Deputy First Minister Nicola Sturgeon said single parent families would be worse off as a result of Westminster welfare reforms when she announced the funding at a One Parent Families Scotland (OPFS) drop-in centre in Glasgow.
Ms Sturgeon said: "It is vital that vulnerable people in Scotland get the help and support they need during these tough economic times. Westminster's welfare reforms and the impact on the poorest in our society make this even more important.
"Because of changes to child and working tax credit, the average household in receipt of these benefits - including lone parents - will be £700 a year worse off. These families will see their annual income reduced by 8% - just when they need the most support.
"This is just further evidence of the need for independence. We want a welfare system in Scotland that provides fair and decent support for all and protects the vulnerable in our society. And the only way to guarantee that is to have possession of the powers to deliver it."
OPFS, which provides advice and support to lone parents and will benefit from the investment, said Scottish Government funding had allowed it to help nearly 300 families over the last nine months.
Director Satwat Rehman said: "Cuts to benefits, including sanctions implemented by JCP (Jobcentre Plus), have hit single parents hard, as living costs have risen steeply.
"We know many single parents do want to return to employment but they cannot always get the flexible childcare and family friendly employment they need.
"Single parents tell us they are already cutting back on food for themselves and many are borrowing money from friends and family to make ends meet. They are doing a remarkable job holding their families together while under immense financial pressure from rising costs and falling incomes.
"Scottish Government funding means lone parents and children can get advice when they need it most as well as support from other parents in their local community."
A spokeswoman for the Department for Work and Pensions said: "Our welfare reforms will improve the lives of some of the poorest families in our communities, with the Universal Credit making three million households better off, including 300,000 in Scotland.
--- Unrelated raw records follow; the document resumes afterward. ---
Context: an optimization exercise on an open-source flow, tuned for small area, a short achievable clock period and few clock cycles per item. The choices shown serve that exercise and are no tape-out recipe.
At most, simulation tests tie the RTL to the original design; equivalence was not proved.
Only the layout flow was run in run 1; the RTL was not checked for function there.

### design/flow/run.sh
#!/bin/bash
# synth_recipe.tcl (not shown) runs the flow's synth.tcl, then flattens the netlist and writes it again
# the make line also repeats each setting of config.mk as NAME=value (left out here)
make -C /OpenROAD-flow-scripts/flow DESIGN_CONFIG=/design/flow/config.mk WORK_HOME=/design/flow/orfs CLKGATE_MAP_FILE= SYNTH_SCRIPT=/design/flow/synth_recipe.tcl finish
### design/flow/config.mk
export PLATFORM = sky130hd
export DESIGN_NAME = modular_exponentiation
export DESIGN_NICKNAME = modular_exponentiation
export VERILOG_FILES = /design/flow/design.v
export SDC_FILE = /design/flow/constraint.sdc
export NUM_CORES = 4
export LEC_CHECK = 0
export CAP_MARGIN = 20
export CORE_MARGIN = 2
export CORE_UTILIZATION = 40
export SETUP_SLACK_MARGIN = 5
export SLEW_MARGIN = 20
### design/flow/constraint.sdc
create_clock -name core_clock -period 10.0 [get_ports {clk}]
set_input_delay 2.0000 -clock core_clock [delete_from_list [all_inputs] [get_ports {clk}]]
set_output_delay 2.0000 -clock core_clock [all_outputs]
set_load 0.01 [all_outputs]
### design/flow/design.v
`default_nettype none
package mexp_pkg;
  localparam int FIELD_W     = 62;
  localparam int IN_TDATA_W  = 192;
  localparam int OUT_TDATA_W = 64;
  localparam int PC_W        = 4;
  typedef logic [PC_W-1:0] pc_t;
  localparam pc_t STEP_IDLE     = 4'd0;
  localparam pc_t STEP_CHK_EXP  = 4'd1;
  localparam pc_t STEP_CHK_MOD  = 4'd2;
  localparam pc_t STEP_MOD      = 4'd3;
  localparam pc_t STEP_MOD_DONE = 4'd4;
  localparam pc_t STEP_LOOP     = 4'd5;
  localparam pc_t STEP_SETUP_A  = 4'd6;
  localparam pc_t STEP_MUL_A    = 4'd7;
  localparam pc_t STEP_STORE_A  = 4'd8;
  localparam pc_t STEP_SETUP_B  = 4'd9;
  localparam pc_t STEP_MUL_B    = 4'd10;
  localparam pc_t STEP_STORE_B  = 4'd11;
  localparam pc_t STEP_EMIT     = 4'd12;
  localparam pc_t STEP_RETURN   = 4'd13;
  typedef logic [3:0] op_t;
  localparam op_t OP_NOP = 4'd0;
  localparam op_t OP_LOAD = 4'd1;
  localparam op_t OP_SET_ONE = 4'd2;
  localparam op_t OP_CLR_ACC = 4'd3;
  localparam op_t OP_MOD_STEP = 4'd4;
  localparam op_t OP_MOD_DONE = 4'd5;
  localparam op_t OP_SETUP_A = 4'd6;
  localparam op_t OP_MUL_STEP = 4'd7;
  localparam op_t OP_STORE_A = 4'd8;
  localparam op_t OP_SETUP_B = 4'd9;
  localparam op_t OP_STORE_B = 4'd10;
  localparam op_t OP_EMIT = 4'd11;
  typedef logic [3:0] cond_t;
  localparam cond_t C_ALWAYS = 4'd0;
  localparam cond_t C_NO_INPUT = 4'd1;
  localparam cond_t C_EXP_ZERO = 4'd2;
  localparam cond_t C_MOD_ZERO = 4'd3;
  localparam cond_t C_CNT_MORE = 4'd4;
  localparam cond_t C_EBIT_CLEAR = 4'd5;
  localparam cond_t C_MUL_MORE = 4'd6;
  localparam cond_t C_EXP_MORE = 4'd7;
  localparam cond_t C_OUT_BUSY = 4'd8;
  typedef struct packed {
    op_t   op;
    cond_t cond;
    pc_t   target;
  } ctrl_t;
endpackage
`default_nettype wire
`default_nettype none
module mexp_add_mod #(
  parameter int WIDTH = 62
) (
  input  wire logic [WIDTH-1:0] x,
  input  wire logic [WIDTH-1:0] y,
  input  wire logic [WIDTH-1:0] m,
  output logic      [WIDTH-1:0] s
);
  logic [WIDTH:0] sum;
  logic [WIDTH:0] diff;
  always_comb begin
    sum  = {1'b0, x} + {1'b0, y};
    diff = sum - {1'b0, m};
    if (sum >= {1'b0, m}) begin
      s = diff[WIDTH-1:0];
    end else begin
      s = sum[WIDTH-1:0];
    end
  end
endmodule
`default_nettype wire
`default_nettype none
module modular_exponentiation #(
  parameter int WIDTH = 62,
  parameter int R     = 2
) (
  input  wire logic                                 clk,
  input  wire logic                                 rst_n,
  input  wire logic                                 in_tvalid,
  output logic                                      in_tready,
  input  wire logic [mexp_pkg::IN_TDATA_W-1:0]      in_tdata,
  output logic                                      out_tvalid,
  input  wire logic                                 out_tready,
  output logic      [mexp_pkg::OUT_TDATA_W-1:0]     out_tdata
);
  localparam int N  = 62;
  localparam int PW = 65;            
  localparam int FW = mexp_pkg::FIELD_W;
  typedef enum logic [3:0] {
    ST_IDLE  = 4'd0,
    ST_CHECK = 4'd1,
    ST_NORM  = 4'd2,
    ST_SETUP = 4'd3,
    ST_SETUP2 = 4'd9,
    ST_STEP  = 4'd4,
    ST_CPA   = 4'd5,
    ST_FIX   = 4'd6,
    ST_SHR   = 4'd7,
    ST_EMIT  = 4'd8
  } state_t;
  localparam logic [1:0] OP_RED = 2'd0;
  localparam logic [1:0] OP_SQR = 2'd1;
  localparam logic [1:0] OP_MUL = 2'd2;
  state_t            st_r;
  logic              in_ready_r;
  logic              out_valid_r;
  logic [1:0]        op_r;
  logic              pend_mul_r;
  logic [N-1:0]      m_r;
  logic [N-1:0]      e_r;
  logic [N-1:0]      b_r;
  logic [N-1:0]      acc_r;
  logic [PW-1:0]     s_r;
  logic [PW-1:0]     c_r;
  logic [5:0]        sh_r;           
  logic [5:0]        ecnt_r;         
  logic [6:0]        idx_r;          
  logic [5:0]        ng_r;           
  logic [R-1:0]      yd_r;           
  logic [R-1:0]      yn_r;           
  logic              neg_r;
  assign in_tready  = in_ready_r;
  assign out_tvalid = out_valid_r;
  assign out_tdata  = {2'b00, acc_r};
  logic [N-1:0]      yv;
  logic [N+R-1:0]    yext;
  logic [R-1:0]      ynext;
  assign yv   = (op_r == OP_SQR) ? acc_r : b_r;
  assign yext = {yv, {R{1'b0}}};
  logic [6:0]      fidx;           
  logic [N+R-1:0]  ysh;
  assign ysh   = yext >> (fidx + 7'd1);
  assign ynext = ysh[R-1:0];
  logic [5:0] lo;
  assign lo = (op_r == OP_RED) ? 6'd0 : sh_r;
  logic [7:0] ndig;       
  logic [7:0] ngrp8;
  logic [7:0] itop8;
  logic [5:0] ngrp;
  logic [6:0] itop;
  assign ndig  = 8'd62 - {2'b00, lo};
  assign ngrp8 = (ndig + 8'(R - 1)) / 8'(R);
  assign itop8 = {2'b00, lo} + 8'(R) * ngrp8 - 8'd1;
  assign ngrp  = ngrp8[5:0];
  assign itop  = itop8[6:0];
  assign fidx  = (st_r == ST_SETUP) ? itop : idx_r;
  logic [PW-1:0] xs;
  assign xs = {3'b000, acc_r};
  logic          grp_b;
  assign grp_b = m_r[N-2];
  logic [PW-1:0] m_pos, m_neg1, m_neg2;
  assign m_pos  = {3'b000, m_r};
  assign m_neg1 = ~{3'b000, m_r};
  assign m_neg2 = ~{2'b00, m_r, 1'b0};
  localparam int HA = 55 - R;        
  localparam int HW = 8 + R;
  function automatic logic [2:0] qsel(input logic [8:0] t, input logic gb);
    logic [8:0] u;
    logic       qm1, q1, q2;
    u   = t ^ 9'h100;
    qm1 = u < 9'd236;
    q2  = gb ? (u >= 9'd332) : (u >= 9'd308);
    q1  = !q2 && !qm1 && (u >= 9'd268);
    qsel = {qm1, q1, q2};
  endfunction
  function automatic logic [8:0] top9(input logic [PW-1:0] v, input int sh);
    logic [PW-1:0] w;
    w    = v << sh;
    top9 = w[64:56];
  endfunction
  logic [2:0]         q0_r, q0_n;
  logic [HW-1:0]      h_r, h_n;
  logic [R*9-1:0]     yt_r, yt_n;
  logic [R:0][PW-1:0] ss;
  logic [R:0][PW-1:0] cs;
  logic [R:0][2:0]    qs;
  logic [R-1:0]       yk;
  logic [R:0][PW-1:0] vs;
  always_comb begin
    for (int k = 0; k < R; k++) yk[k] = yd_r[R-1-k];
    for (int k = 0; k <= R; k++) begin
      vs[k] = qs[k][2] ? m_pos : (qs[k][1] ? m_neg1 : (qs[k][0] ? m_neg2 : '0));
    end
  end
  assign ss[0] = s_r;
  assign cs[0] = c_r;
  assign qs[0] = q0_r;
  logic [3:0][PW-1:0] tv;
  assign tv[0] = '0;
  assign tv[1] = m_pos;
  assign tv[2] = m_neg1;
  assign tv[3] = m_neg2;
  logic [PW-1:0] s1_last, c1_last;
  for (genvar k = 0; k < R; k++) begin : g_step
    logic [PW-1:0]   a, b2, yx, s1, c1;
    assign a  = {ss[k][PW-2:0], 1'b0};
    assign b2 = {cs[k][PW-2:0], 1'b0};
    assign yx = yk[k] ? xs : '0;
    assign s1 = a ^ b2 ^ yx;
    assign c1 = {((a[PW-2:0] & b2[PW-2:0]) | (a[PW-2:0] & yx[PW-2:0]) | (b2[PW-2:0] & yx[PW-2:0])),
                 qs[k][1] | qs[k][0]};
    assign ss[k+1] = s1 ^ c1 ^ vs[k];
    assign cs[k+1] = {((s1[PW-2:0] & c1[PW-2:0]) | (s1[PW-2:0] & vs[k][PW-2:0]) | (c1[PW-2:0] & vs[k][PW-2:0])), 1'b0};
    if (k == R - 1) begin : g_last
      assign s1_last = s1;
      assign c1_last = c1;
    end
  end
  for (genvar k = 1; k <= R; k++) begin : g_q
    logic [8:0]  base;
    logic [11:0] cq;
    always_comb begin
      base = h_r[8+R-k:R-k] + yt_r[9*(k-1) +: 9];
      for (int i = 0; i + 1 < k; i++) base = base + top9(vs[i], k - i);
    end
    for (genvar j = 0; j < 4; j++) begin : g_cand
      assign cq[3*j +: 3] = qsel(base + top9(tv[j], 1), grp_b);
    end
    assign qs[k] = qs[k-1][2] ? cq[5:3] : (qs[k-1][1] ? cq[8:6] : (qs[k-1][0] ? cq[11:9] : cq[2:0]));
  end
  logic [4*HW-1:0] hc;
  for (genvar j = 0; j < 4; j++) begin : g_h
    assign hc[HW*j +: HW] = s1_last[HA+HW-1:HA] + c1_last[HA+HW-1:HA] + tv[j][HA+HW-1:HA];
  end
  logic [HW-1:0] h_next;
  assign h_next = qs[R-1][2] ? hc[2*HW-1:HW] : (qs[R-1][1] ? hc[3*HW-1:2*HW] :
                  (qs[R-1][0] ? hc[4*HW-1:3*HW] : hc[HW-1:0]));
  logic [R:0]     dn;
  logic [R*9-1:0] yt_next;
  always_comb begin
    for (int i = 0; i < R; i++) dn[i] = yn_r[R-1-i];
    dn[R] = ynext[R-1];
    for (int k = 1; k <= R; k++) begin
      yt_next[9*(k-1) +: 9] = '0;
      for (int i = 0; i <= k; i++) begin
        yt_next[9*(k-1) +: 9] = yt_next[9*(k-1) +: 9] + top9(dn[i] ? xs : '0, k - i);
      end
    end
  end
  logic [2:0] qfirst;
  assign qfirst = qsel(top9(yn_r[R-1] ? xs : '0, 0), grp_b);
  logic [PW-1:0] fs, fc, fsum;
  always_comb begin
    logic [PW-1:0] d;
    d   = neg_r ? m_pos : '0;
    fs  = s_r ^ c_r ^ d;
    fc  = ((s_r & c_r) | (s_r & d) | (c_r & d)) << 1;
    fsum = fs + fc;
  end
  state_t st_n;
  logic in_ready_n;
  logic out_valid_n;
  logic [1:0] op_n;
  logic pend_mul_n;
  logic [N-1:0] m_n;
  logic [N-1:0] e_n;
  logic [N-1:0] b_n;
  logic [N-1:0] acc_n;
  logic [PW-1:0] s_n;
  logic [PW-1:0] c_n;
  logic [5:0] sh_n;
  logic [5:0] ecnt_n;
  logic [6:0] idx_n;
  logic [5:0] ng_n;
  logic [R-1:0] yd_n;
  logic [R-1:0] yn_n;
  logic neg_n;
  always_comb begin
    st_n = st_r;
    in_ready_n = in_ready_r;
    out_valid_n = out_valid_r;
    op_n = op_r;
    pend_mul_n = pend_mul_r;
    m_n = m_r;
    e_n = e_r;
    b_n = b_r;
    acc_n = acc_r;
    s_n = s_r;
    c_n = c_r;
    sh_n = sh_r;
    ecnt_n = ecnt_r;
    idx_n = idx_r;
    ng_n = ng_r;
    yd_n = yd_r;
    yn_n = yn_r;
    neg_n = neg_r;
    q0_n = q0_r;
    h_n = h_r;
    yt_n = yt_r;
      case (st_r)
      ST_IDLE: begin
        if (in_tvalid) begin
          b_n         = in_tdata[WIDTH-1:0];
          e_n         = in_tdata[FW+WIDTH-1:FW];
          m_n         = in_tdata[2*FW+WIDTH-1:2*FW];
          acc_n       = 62'd1;
          sh_n        = '0;
          ecnt_n      = 6'd61;
          in_ready_n  = 1'b0;
          st_n        = ST_CHECK;
        end
      end
      ST_CHECK: begin
        if (e_r == '0) begin
          out_valid_n  = 1'b1;
          st_n         = ST_EMIT;
        end else if (m_r == '0) begin
          acc_n        = '0;
          out_valid_n  = 1'b1;
          st_n         = ST_EMIT;
        end else begin
          st_n  = ST_NORM;
        end
      end
      ST_NORM: begin
        if (!m_r[N-1]) begin
          m_n    = m_r << 1;
          acc_n  = acc_r << 1;
          sh_n   = sh_r + 6'd1;
        end
        if (!e_r[N-1]) begin
          e_n     = e_r << 1;
          ecnt_n  = ecnt_r - 6'd1;
        end
        if (m_r[N-1] && e_r[N-1]) begin
          op_n  = OP_RED;
          st_n  = ST_SETUP;
        end
      end
      ST_SETUP: begin
        idx_n  = itop - 7'(R);
        yn_n   = ynext;
        ng_n   = ngrp;
        s_n    = '0;
        c_n    = '0;
        neg_n  = 1'b0;
        st_n   = ST_SETUP2;
      end
      ST_SETUP2: begin
        yd_n   = yn_r;
        yn_n   = ynext;
        idx_n  = idx_r - 7'(R);
        q0_n   = qfirst;
        h_n    = '0;
        yt_n   = yt_next;
        st_n   = ST_STEP;
      end
      ST_STEP: begin
        s_n    = ss[R];
        c_n    = cs[R];
        q0_n   = qs[R];
        h_n    = h_next;
        yt_n   = yt_next;
        yd_n   = yn_r;
        yn_n   = ynext;
        idx_n  = idx_r - 7'(R);
        ng_n   = ng_r - 6'd1;
        if (ng_r == 6'd1) st_n  = ST_CPA;
      end
      ST_CPA, ST_FIX: begin
        acc_n  = fsum[N-1:0];
        if (op_r == OP_RED) b_n  = fsum[N-1:0];
        if (st_r == ST_CPA && fsum[PW-1]) begin
          neg_n  = 1'b1;
          st_n   = ST_FIX;
        end else begin
          if (op_r == OP_SQR && pend_mul_r) begin
            op_n  = OP_MUL;
            st_n  = ST_SETUP;
          end else if (ecnt_r != '0) begin
            e_n         = e_r << 1;
            ecnt_n      = ecnt_r - 6'd1;
            pend_mul_n  = e_r[N-2];
            op_n        = OP_SQR;
            st_n        = ST_SETUP;
          end else begin
            st_n  = ST_SHR;
          end
        end
      end
      ST_SHR: begin
        if (sh_r != '0) begin
          acc_n  = acc_r >> 1;
          sh_n   = sh_r - 6'd1;
        end
        if (sh_r <= 6'd1) begin
          out_valid_n  = 1'b1;
          st_n         = ST_EMIT;
        end
      end
      ST_EMIT: begin
        if (out_tready) begin
          out_valid_n  = 1'b0;
          in_ready_n   = 1'b1;
          st_n         = ST_IDLE;
        end
      end
      default: st_n  = ST_IDLE;
    endcase
  end
  always_ff @(posedge clk) begin
    if (!rst_n) begin
      st_r        <= ST_IDLE;
      in_ready_r  <= 1'b1;
      out_valid_r <= 1'b0;
    end else begin
      st_r        <= st_n;
      in_ready_r  <= in_ready_n;
      out_valid_r <= out_valid_n;
    end
  end
  always_ff @(posedge clk) begin
    op_r <= op_n;
    pend_mul_r <= pend_mul_n;
    m_r <= m_n;
    e_r <= e_n;
    b_r <= b_n;
    acc_r <= acc_n;
    s_r <= s_n;
    c_r <= c_n;
    sh_r <= sh_n;
    ecnt_r <= ecnt_n;
    idx_r <= idx_n;
    ng_r <= ng_n;
    yd_r <= yd_n;
    yn_r <= yn_n;
    neg_r <= neg_n;
    q0_r <= q0_n;
    h_r <= h_n;
    yt_r <= yt_n;
  end
endmodule
`default_nettype wire
==> impl_results.html, run 1 <==
<table>
<tr><th>Metric</th><th>Value</th></tr>
<tr><th colspan="2">Synth</th></tr>
<tr><td>Count of flip-flops with a built-in enable after synthesis</td><td>440</td></tr>
<tr><td>Yosys warning total</td><td>1</td></tr>
<tr><td>Synth Register Bits</td><td>446</td></tr>
<tr><td>Most used flip-flop cell after synthesis</td><td>edfxtp_1</td></tr>
<tr><td>Synthesized area per cell</td><td>9.865 um2</td></tr>
<tr><td>Netlist area before placement</td><td>40370 um2</td></tr>
<tr><td>Proportion of register bits with asynchronous set or reset after synthesis</td><td>0%</td></tr>
<tr><td>Number of instances in the synthesized netlist</td><td>4092</td></tr>
<tr><td>Part of the Yosys area used for sequential elements</td><td>33.03%</td></tr>
<tr><td>Netlist cell types</td><td>91</td></tr>
<tr><th colspan="2">Floorplan</th></tr>
<tr><td>Core outline area</td><td>100000 um2</td></tr>
<tr><td>Die outline area</td><td>103500 um2</td></tr>
<tr><td>Total I/O pin count</td><td>262</td></tr>
<tr><td>Initial Util</td><td>40.37%</td></tr>
<tr><td>Overall die height</td><td>321.7 um</td></tr>
<tr><td>Core Rows</td><td>116</td></tr>
<tr><td>Die width</td><td>321.7 um</td></tr>
<tr><th colspan="2">GRT</th></tr>
<tr><td>All-Layer GR Usage</td><td>27.28%</td></tr>
<tr><td>Number of global-route vias before repair</td><td>34.09k</td></tr>
<tr><td>Total grt overflow</td><td>0</td></tr>
<tr><td>Wire length of the first global-routing pass</td><td>214500 um</td></tr>
<tr><td>Number of antenna violations at the first check in global routing</td><td>5</td></tr>
<tr><td>Maximum number of pins on one net before global-route repair</td><td>107</td></tr>
<tr><th colspan="2">Status</th></tr>
<tr><td>Result of the run</td><td>no timing/DRC/antenna violations</td></tr>
<tr><th colspan="2">Place</th></tr>
<tr><td>Number of buffers inserted by port buffering</td><td>253</td></tr>
<tr><td>Post-DP Area</td><td>44450 um2</td></tr>
<tr><td>Placer congestion estimate</td><td>0.9088</td></tr>
<tr><td>DPL Wire Length</td><td>92250 um</td></tr>
<tr><th colspan="2">Clocking</th></tr>
<tr><td>Clk buf depth</td><td>3</td></tr>
<tr><td>Number of clock sinks seen by CTS</td><td>446</td></tr>
<tr><td>Number of H-tree branching levels</td><td>2</td></tr>
<tr><td>CTS clk-pin slew, worst paths</td><td>0.06 ns</td></tr>
<tr><td>Number of buffers inserted during clock tree synthesis</td><td>56</td></tr>
<tr><td>Root Buffer Master</td><td>clkbuf_16</td></tr>
<tr><td>Clock latency at the later pin of the worst-skew pair</td><td>0.66 ns</td></tr>
<tr><td>TritonCTS clock tree</td><td>yes</td></tr>
<tr><th colspan="2">Finish</th></tr>
<tr><td>Commonest cells after routing, fill and taps aside</td><td>nand2_1 (468), edfxtp_1 (440), inv_1 (347)</td></tr>
<tr><td>Core occupancy in the finished layout</td><td>51.34%</td></tr>
<tr><td>Post-route cell area</td><td>51340 um2</td></tr>
<tr><td>Synthesis-to-finish area growth</td><td>27.18%</td></tr>
<tr><td>Most common library cell in the layout ignoring fill and taps</td><td>nand2_1</td></tr>
<tr><td>Number of nets in the layout</td><td>5120</td></tr>
<tr><td>Fraction of layout cells with a size suffix above 1</td><td>18.87%</td></tr>
<tr><th colspan="2">Worst hold path</th></tr>
<tr><td>Path class of the lowest-slack min-delay path</td><td>register to register</td></tr>
<tr><th colspan="2">STA</th></tr>
<tr><td>Normalized max-slew margin</td><td>16.69%</td></tr>
<tr><td>Final max-slew violation count</td><td>0</td></tr>
<tr><td>Final cycle utilization of the critical path</td><td>54.49%</td></tr>
<tr><td>Setup TNS after final layout</td><td>0 ns</td></tr>
<tr><td>Tightest Pin Transition</td><td>1.238 ns</td></tr>
<tr><td>Worst Hold Slack</td><td>0.4813 ns</td></tr>
<tr><td>Final Setup Violations</td><td>0</td></tr>
<tr><td>Max Fclk</td><td>183.5 MHz</td></tr>
<tr><td>Number of hold violations in the final report</td><td>0</td></tr>
<tr><td>Unrepaired setup endpoints after global routing</td><td>yes</td></tr>
<tr><td>Min Tclk post-route</td><td>5.449 ns</td></tr>
<tr><td>Setup skew after layout</td><td>0.03972 ns</td></tr>
<tr><th colspan="2">Route</th></tr>
<tr><td>Via/cell ratio</td><td>6.009</td></tr>
<tr><td>Number of violations reported at the end of detailed-routing iteration 0</td><td>3284</td></tr>
<tr><td>DRC violation count after routing</td><td>0</td></tr>
<tr><td>Number of detailed-routing iterations run before antenna repair</td><td>6</td></tr>
<tr><td>Final Routed Wirelength</td><td>147000 um</td></tr>
<tr><td>Via Count</td><td>34.49k</td></tr>
<tr><td>Count of antenna-violating nets left after detailed routing</td><td>0</td></tr>
<tr><td>Routed wirelength normalized by instance count</td><td>25.62 um</td></tr>
<tr><th colspan="2">Setup path</th></tr>
<tr><td>Req. time, crit path</td><td>10.46 ns</td></tr>
<tr><td>Element type at the critical path start</td><td>register</td></tr>
<tr><td>Worst path arrival time</td><td>5.91 ns</td></tr>
<tr><td>Critical setup path kind</td><td>register to register</td></tr>
<tr><td>Category of the worst setup path capture point</td><td>register</td></tr>
<tr><td>Max FO, Critical Path</td><td>6</td></tr>
<tr><th colspan="2">Run</th></tr>
<tr><td>Number of max-cap violations</td><td>0</td></tr>
</table>
## synthesized netlist by cell type, types with 111 or more instances
library cell / count / area (um2)
a21oi_1: 181 / 905.9
and2_1: 111 / 694.4
and3_1: 141 / 882.1
clkbuf_1: 191 / 716.9
edfxtp_1: 440 / 13210
fa_1: 333 / 6666
ha_1: 196 / 2452
inv_1: 369 / 1385
mux2i_1: 139 / 1391
nand2_1: 537 / 2016
nor2_1: 150 / 563.0
o21ai_0: 194 / 970.9
## critical path: stages (launching register included)
cell      delay, ns
edfxtp_1       0.43
buf_12         0.16
and2_4         0.15
fa_1           0.49
inv_2          0.04
fa_1           0.55
fa_1           0.42
inv_2          0.09
ha_4           0.13
inv_2          0.04
fa_2           0.55
inv_2          0.07
ha_1           0.31
a21oi_2        0.16
o21bai_2       0.11
a21oi_2        0.16
nor2_1         0.10
nor4_2         0.34
nor2_1         0.14
a21oi_1        0.20
o21bai_1       0.12
o221ai_2       0.23
mux2i_2        0.28
## kinds of logic (layout without fill, tap and decap cells)
kind of cell               count (synthesis)  count (layout)  synth area share [%]
AOI/OAI and AO/OA                        968             969                 16.39
xor gates and xnor gates                 149             149                 3.233
adders and majority gates                529             529                 22.59
buffers and inverters                    643             985                 6.097
DFF                                      446             446                 33.03
muxes                                    159             159                 4.423
other                                      1               3              0.009290
and+or+nand+nor                         1197            1202                 14.22
## sequential cells by signal (all words and copies together), names as in the netlist
register     count
s_r             65
c_r             64
acc_r           62
b_r             62
e_r             62
m_r             62
yt_r            17
h_r             10
idx_r            7
ecnt_r           6
ng_r             6
sh_r             6
st_r             4
q0_r             3
op_r             2
yd_r             2
yn_r             2
in_ready_r       1
neg_r            1
out_valid_r      1
pend_mul_r       1
## path summary, 6_finish.rpt
kind	start	to	slack (ns)	cells after the start
max	yd_r[1]	h_r[9]	4.55	22
min	in_ready_r	in_ready_r	0.48	2
max reg2reg	yd_r[1]	h_r[9]	4.55	22
min reg2reg	in_ready_r	in_ready_r	0.48	2
## metal layers
layer  track usage (%)  share of wire [%]
met1             36.96                 41
met2             42.53                 45
met3             5.697                9.3
met4             11.13                4.6
met5                 0              0.016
"The UK Government has taken action to cut the cost of living; freezing fuel duty and increasing the tax-free personal allowance to £10,000, which will save a typical taxpayer over £700. This will benefit 2.2 million people in Scotland and will lift a quarter of a million Scots out of tax altogether.
"The Government remains committed to eradicating child poverty, but we want to take a new approach by tackling the root causes including worklessness and family breakdown.
"Work remains the best route out poverty - the most recent statistics show that children in workless households are around three times more likely to be in poverty than those in working families."